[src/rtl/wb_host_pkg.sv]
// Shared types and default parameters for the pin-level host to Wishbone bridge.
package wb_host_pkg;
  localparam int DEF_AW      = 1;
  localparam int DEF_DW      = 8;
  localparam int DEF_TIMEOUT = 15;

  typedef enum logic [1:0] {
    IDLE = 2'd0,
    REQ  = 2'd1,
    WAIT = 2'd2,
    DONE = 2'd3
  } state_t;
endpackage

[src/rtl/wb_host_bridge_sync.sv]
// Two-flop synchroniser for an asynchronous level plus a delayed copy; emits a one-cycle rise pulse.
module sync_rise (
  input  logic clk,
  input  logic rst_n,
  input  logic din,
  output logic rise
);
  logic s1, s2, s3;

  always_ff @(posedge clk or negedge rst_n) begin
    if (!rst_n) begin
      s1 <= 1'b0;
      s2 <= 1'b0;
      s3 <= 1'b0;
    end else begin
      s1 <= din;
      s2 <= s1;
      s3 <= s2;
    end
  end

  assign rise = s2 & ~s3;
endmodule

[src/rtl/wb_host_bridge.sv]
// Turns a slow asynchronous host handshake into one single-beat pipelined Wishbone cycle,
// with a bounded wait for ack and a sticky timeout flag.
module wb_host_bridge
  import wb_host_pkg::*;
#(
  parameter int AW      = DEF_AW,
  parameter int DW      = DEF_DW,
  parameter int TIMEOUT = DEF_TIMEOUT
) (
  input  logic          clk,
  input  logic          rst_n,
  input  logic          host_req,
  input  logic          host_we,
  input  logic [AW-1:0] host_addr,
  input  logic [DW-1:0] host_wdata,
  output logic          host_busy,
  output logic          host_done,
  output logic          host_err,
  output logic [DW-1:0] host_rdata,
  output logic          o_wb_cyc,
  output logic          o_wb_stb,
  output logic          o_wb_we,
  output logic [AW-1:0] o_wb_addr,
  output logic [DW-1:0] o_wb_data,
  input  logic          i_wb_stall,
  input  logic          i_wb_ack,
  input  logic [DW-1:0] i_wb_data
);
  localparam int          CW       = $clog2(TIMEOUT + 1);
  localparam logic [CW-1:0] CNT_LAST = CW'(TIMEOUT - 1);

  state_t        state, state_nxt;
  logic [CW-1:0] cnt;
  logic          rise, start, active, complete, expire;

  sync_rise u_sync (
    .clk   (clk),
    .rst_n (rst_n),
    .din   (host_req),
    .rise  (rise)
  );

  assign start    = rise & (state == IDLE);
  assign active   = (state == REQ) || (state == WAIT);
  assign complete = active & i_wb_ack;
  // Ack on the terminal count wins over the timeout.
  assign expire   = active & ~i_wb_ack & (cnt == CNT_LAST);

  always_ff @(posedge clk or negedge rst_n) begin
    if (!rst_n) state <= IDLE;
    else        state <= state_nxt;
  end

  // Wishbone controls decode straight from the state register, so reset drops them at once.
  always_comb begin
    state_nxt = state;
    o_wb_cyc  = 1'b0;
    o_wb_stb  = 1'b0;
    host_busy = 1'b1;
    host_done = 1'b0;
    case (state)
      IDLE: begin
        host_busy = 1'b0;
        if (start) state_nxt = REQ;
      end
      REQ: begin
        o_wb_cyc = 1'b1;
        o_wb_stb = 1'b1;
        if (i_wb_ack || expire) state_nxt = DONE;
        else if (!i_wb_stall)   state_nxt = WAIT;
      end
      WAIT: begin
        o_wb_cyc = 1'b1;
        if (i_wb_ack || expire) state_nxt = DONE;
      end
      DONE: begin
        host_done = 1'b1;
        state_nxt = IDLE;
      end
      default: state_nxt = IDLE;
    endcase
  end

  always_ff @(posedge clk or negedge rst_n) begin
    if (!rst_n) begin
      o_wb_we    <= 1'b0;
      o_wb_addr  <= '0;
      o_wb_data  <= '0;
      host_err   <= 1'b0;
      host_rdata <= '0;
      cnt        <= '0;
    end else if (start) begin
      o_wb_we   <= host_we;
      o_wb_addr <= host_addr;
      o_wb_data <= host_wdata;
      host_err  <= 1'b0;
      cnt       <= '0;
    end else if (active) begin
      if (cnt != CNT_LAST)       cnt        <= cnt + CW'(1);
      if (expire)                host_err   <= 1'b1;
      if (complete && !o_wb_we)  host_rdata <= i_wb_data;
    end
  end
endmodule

==*==

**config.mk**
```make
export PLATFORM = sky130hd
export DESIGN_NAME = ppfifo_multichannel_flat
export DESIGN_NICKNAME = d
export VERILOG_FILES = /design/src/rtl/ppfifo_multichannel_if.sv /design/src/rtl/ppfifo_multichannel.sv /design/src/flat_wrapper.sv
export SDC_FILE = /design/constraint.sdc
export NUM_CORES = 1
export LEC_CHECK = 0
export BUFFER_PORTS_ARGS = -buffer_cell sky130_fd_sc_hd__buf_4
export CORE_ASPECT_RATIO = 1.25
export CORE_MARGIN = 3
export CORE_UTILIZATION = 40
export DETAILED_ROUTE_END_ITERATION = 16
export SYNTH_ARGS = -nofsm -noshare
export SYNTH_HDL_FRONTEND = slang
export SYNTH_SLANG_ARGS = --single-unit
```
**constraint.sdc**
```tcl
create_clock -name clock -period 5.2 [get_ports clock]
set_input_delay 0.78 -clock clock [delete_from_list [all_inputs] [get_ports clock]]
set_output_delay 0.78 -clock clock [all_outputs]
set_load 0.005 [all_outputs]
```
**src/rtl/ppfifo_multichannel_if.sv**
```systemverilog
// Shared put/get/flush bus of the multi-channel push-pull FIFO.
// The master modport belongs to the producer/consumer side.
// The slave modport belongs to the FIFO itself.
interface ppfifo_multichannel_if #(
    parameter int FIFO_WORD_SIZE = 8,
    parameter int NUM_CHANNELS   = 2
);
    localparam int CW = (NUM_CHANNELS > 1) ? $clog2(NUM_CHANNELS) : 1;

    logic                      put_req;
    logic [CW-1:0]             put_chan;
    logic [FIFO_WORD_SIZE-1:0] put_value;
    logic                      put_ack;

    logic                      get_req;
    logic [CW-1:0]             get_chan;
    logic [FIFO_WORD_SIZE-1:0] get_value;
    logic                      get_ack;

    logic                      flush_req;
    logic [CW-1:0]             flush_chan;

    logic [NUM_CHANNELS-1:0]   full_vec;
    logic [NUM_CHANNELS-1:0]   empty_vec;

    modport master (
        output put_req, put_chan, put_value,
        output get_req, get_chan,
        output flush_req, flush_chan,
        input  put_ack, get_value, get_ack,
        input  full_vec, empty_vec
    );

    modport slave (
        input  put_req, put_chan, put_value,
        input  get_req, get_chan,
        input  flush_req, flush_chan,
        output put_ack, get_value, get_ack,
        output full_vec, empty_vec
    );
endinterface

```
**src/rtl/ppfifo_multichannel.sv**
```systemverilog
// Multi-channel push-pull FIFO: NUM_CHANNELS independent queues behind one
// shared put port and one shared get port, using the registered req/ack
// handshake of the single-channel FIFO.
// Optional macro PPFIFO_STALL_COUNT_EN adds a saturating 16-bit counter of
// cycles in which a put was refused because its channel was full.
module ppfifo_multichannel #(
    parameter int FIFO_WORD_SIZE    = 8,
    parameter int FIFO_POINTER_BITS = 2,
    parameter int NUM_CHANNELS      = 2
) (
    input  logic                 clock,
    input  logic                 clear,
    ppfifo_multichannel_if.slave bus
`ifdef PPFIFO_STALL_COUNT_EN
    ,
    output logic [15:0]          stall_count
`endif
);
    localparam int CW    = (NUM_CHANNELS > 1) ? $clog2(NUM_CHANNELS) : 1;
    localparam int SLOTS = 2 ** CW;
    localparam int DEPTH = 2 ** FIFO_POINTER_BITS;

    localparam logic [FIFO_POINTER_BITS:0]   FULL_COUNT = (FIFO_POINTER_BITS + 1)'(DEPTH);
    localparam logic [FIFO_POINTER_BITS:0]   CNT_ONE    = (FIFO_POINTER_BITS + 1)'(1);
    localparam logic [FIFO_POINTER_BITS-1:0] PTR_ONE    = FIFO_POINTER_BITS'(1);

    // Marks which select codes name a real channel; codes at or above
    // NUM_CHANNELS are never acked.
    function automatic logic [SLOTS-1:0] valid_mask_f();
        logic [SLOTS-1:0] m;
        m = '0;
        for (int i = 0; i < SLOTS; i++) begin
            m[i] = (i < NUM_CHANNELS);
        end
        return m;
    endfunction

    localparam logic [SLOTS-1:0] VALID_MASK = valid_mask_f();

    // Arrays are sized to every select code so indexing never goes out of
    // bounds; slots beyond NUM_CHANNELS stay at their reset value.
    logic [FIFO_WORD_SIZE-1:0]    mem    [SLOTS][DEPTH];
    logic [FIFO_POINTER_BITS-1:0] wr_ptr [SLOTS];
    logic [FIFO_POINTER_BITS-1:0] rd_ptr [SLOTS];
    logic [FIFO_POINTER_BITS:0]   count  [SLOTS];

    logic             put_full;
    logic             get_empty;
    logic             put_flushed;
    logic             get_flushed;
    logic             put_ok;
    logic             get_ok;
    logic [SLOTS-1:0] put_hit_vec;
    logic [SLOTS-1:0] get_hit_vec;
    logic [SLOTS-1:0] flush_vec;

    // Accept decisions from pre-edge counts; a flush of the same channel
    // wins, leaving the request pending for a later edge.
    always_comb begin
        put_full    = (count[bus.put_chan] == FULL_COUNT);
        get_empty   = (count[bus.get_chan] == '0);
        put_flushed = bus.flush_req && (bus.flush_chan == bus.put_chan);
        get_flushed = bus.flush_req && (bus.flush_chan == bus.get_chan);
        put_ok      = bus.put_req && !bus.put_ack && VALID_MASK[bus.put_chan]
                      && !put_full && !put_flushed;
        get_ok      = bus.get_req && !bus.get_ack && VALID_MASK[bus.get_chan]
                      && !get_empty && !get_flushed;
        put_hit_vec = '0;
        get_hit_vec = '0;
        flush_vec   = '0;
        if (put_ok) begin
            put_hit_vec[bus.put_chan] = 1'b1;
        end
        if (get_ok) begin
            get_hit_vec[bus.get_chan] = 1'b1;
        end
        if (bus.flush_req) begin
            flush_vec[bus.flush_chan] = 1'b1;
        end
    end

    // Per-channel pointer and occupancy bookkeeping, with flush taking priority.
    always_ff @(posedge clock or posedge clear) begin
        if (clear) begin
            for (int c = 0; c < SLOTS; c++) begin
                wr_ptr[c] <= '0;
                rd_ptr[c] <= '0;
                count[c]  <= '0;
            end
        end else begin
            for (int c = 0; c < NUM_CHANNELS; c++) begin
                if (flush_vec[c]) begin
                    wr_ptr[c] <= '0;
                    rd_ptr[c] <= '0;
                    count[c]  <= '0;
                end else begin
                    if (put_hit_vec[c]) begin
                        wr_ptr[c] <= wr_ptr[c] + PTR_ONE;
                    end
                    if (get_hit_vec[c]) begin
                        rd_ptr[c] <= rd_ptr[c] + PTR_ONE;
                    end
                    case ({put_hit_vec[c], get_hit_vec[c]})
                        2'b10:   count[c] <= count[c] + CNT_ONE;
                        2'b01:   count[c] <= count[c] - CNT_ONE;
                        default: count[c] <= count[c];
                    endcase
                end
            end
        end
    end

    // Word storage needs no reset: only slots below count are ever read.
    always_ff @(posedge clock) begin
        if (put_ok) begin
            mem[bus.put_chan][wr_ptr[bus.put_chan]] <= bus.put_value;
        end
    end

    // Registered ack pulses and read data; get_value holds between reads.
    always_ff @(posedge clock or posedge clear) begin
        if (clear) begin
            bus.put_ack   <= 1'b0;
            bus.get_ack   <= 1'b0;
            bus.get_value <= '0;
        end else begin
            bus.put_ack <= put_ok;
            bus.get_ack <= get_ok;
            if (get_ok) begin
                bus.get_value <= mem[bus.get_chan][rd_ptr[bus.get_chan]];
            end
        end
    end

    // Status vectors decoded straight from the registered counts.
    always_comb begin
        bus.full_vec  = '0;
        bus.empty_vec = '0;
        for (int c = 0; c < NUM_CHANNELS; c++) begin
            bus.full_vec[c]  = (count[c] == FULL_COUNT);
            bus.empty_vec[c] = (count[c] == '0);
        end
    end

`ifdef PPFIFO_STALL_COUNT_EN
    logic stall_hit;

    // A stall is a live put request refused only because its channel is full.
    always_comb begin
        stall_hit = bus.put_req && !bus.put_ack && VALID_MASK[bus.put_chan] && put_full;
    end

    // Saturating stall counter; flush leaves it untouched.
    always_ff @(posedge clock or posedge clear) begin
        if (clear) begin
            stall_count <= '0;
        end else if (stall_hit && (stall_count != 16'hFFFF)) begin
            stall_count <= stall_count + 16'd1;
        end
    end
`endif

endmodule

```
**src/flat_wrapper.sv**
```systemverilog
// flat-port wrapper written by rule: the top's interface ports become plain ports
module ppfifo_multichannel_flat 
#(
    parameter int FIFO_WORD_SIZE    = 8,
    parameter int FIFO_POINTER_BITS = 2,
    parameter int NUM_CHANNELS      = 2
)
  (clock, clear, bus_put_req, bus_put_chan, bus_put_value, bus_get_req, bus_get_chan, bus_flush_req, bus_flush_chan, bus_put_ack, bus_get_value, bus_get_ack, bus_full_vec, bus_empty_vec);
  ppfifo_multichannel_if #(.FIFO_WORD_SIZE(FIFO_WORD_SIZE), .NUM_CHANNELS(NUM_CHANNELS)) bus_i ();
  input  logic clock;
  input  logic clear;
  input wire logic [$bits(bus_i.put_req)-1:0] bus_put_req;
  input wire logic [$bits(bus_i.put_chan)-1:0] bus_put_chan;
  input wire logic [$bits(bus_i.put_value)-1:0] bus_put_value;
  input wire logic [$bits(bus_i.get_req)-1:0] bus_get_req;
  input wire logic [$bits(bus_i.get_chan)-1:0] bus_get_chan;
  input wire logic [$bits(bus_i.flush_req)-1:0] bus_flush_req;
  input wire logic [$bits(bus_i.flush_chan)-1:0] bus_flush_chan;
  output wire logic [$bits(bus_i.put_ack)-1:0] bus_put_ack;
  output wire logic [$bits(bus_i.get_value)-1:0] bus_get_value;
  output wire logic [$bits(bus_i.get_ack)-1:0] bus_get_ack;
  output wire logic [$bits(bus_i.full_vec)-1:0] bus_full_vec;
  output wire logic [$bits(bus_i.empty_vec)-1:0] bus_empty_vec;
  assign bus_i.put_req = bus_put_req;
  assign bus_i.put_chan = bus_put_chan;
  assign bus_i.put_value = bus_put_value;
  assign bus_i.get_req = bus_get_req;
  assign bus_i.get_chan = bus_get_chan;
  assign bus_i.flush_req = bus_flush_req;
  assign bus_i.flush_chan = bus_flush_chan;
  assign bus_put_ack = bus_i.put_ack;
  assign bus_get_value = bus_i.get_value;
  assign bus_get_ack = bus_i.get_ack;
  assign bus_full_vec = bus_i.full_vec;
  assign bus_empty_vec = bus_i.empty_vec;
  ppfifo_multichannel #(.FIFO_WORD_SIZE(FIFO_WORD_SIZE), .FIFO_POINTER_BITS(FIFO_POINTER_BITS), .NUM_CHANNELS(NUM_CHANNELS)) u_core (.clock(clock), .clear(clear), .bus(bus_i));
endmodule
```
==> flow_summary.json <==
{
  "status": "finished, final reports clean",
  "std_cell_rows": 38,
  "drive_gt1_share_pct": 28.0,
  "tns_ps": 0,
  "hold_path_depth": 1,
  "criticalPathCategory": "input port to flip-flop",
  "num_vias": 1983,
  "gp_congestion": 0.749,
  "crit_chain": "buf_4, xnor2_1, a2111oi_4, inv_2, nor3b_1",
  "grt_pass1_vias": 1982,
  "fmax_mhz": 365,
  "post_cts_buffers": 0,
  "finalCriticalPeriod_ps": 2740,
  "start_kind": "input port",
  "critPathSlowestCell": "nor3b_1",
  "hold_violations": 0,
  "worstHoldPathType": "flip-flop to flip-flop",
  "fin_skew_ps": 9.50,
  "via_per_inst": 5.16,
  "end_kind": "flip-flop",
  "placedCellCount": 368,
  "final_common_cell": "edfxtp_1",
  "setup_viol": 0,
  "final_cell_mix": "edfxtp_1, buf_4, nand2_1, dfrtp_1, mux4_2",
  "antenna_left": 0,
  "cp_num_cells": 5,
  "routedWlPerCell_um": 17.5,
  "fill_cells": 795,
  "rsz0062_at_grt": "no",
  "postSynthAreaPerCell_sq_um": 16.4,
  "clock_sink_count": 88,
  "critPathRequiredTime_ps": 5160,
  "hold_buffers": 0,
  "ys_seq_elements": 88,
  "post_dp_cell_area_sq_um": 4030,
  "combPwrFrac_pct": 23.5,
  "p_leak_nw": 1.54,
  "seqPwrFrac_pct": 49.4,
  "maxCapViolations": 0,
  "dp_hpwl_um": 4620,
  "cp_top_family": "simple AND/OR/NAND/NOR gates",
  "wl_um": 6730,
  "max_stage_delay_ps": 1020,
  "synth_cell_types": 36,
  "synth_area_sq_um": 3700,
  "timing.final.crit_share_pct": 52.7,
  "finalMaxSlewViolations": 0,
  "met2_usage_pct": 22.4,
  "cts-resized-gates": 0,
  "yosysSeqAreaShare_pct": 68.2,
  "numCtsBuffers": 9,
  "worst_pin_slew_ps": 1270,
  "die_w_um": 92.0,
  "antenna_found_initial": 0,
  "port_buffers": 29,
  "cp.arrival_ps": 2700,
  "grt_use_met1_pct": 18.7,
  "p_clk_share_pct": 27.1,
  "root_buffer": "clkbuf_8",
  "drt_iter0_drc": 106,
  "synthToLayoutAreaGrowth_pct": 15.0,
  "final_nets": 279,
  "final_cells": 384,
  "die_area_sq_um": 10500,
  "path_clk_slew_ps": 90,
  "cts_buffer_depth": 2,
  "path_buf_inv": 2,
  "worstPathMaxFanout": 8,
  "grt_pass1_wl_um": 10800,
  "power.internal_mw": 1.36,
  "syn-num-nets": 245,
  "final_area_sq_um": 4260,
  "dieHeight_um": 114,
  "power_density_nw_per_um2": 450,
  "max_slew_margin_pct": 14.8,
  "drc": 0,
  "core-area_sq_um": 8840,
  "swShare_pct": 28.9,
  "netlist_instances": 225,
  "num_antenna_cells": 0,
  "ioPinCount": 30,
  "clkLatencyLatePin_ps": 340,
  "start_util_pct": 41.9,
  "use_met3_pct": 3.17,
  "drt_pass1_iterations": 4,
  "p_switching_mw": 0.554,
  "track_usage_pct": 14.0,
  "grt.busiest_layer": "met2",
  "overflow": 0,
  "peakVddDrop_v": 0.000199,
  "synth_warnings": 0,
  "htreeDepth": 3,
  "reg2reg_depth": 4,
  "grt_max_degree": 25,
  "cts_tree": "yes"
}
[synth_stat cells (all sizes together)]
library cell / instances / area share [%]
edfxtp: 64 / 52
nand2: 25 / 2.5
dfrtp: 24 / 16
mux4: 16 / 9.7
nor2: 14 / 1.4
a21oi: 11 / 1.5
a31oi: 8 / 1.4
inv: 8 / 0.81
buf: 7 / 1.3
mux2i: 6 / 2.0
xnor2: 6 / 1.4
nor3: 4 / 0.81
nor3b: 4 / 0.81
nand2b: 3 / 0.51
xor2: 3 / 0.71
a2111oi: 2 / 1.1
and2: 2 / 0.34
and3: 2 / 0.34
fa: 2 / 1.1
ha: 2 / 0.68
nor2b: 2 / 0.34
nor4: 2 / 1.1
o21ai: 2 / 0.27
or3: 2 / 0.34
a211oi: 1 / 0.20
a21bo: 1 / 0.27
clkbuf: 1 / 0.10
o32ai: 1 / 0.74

==*==

#### Activity:
Given the records above, reproduce precisely and only the lines between the line holding "[src/rtl/wb_host_pkg.sv]" and the line holding "[src/rtl/wb_host_bridge.sv]", inclusive.

#### Solution to the problem:
[src/rtl/wb_host_pkg.sv]
// Shared types and default parameters for the pin-level host to Wishbone bridge.
package wb_host_pkg;
  localparam int DEF_AW      = 1;
  localparam int DEF_DW      = 8;
  localparam int DEF_TIMEOUT = 15;

  typedef enum logic [1:0] {
    IDLE = 2'd0,
    REQ  = 2'd1,
    WAIT = 2'd2,
    DONE = 2'd3
  } state_t;
endpackage

[src/rtl/wb_host_bridge_sync.sv]
// Two-flop synchroniser for an asynchronous level plus a delayed copy; emits a one-cycle rise pulse.
module sync_rise (
  input  logic clk,
  input  logic rst_n,
  input  logic din,
  output logic rise
);
  logic s1, s2, s3;

  always_ff @(posedge clk or negedge rst_n) begin
    if (!rst_n) begin
      s1 <= 1'b0;
      s2 <= 1'b0;
      s3 <= 1'b0;
    end else begin
      s1 <= din;
      s2 <= s1;
      s3 <= s2;
    end
  end

  assign rise = s2 & ~s3;
endmodule

[src/rtl/wb_host_bridge.sv]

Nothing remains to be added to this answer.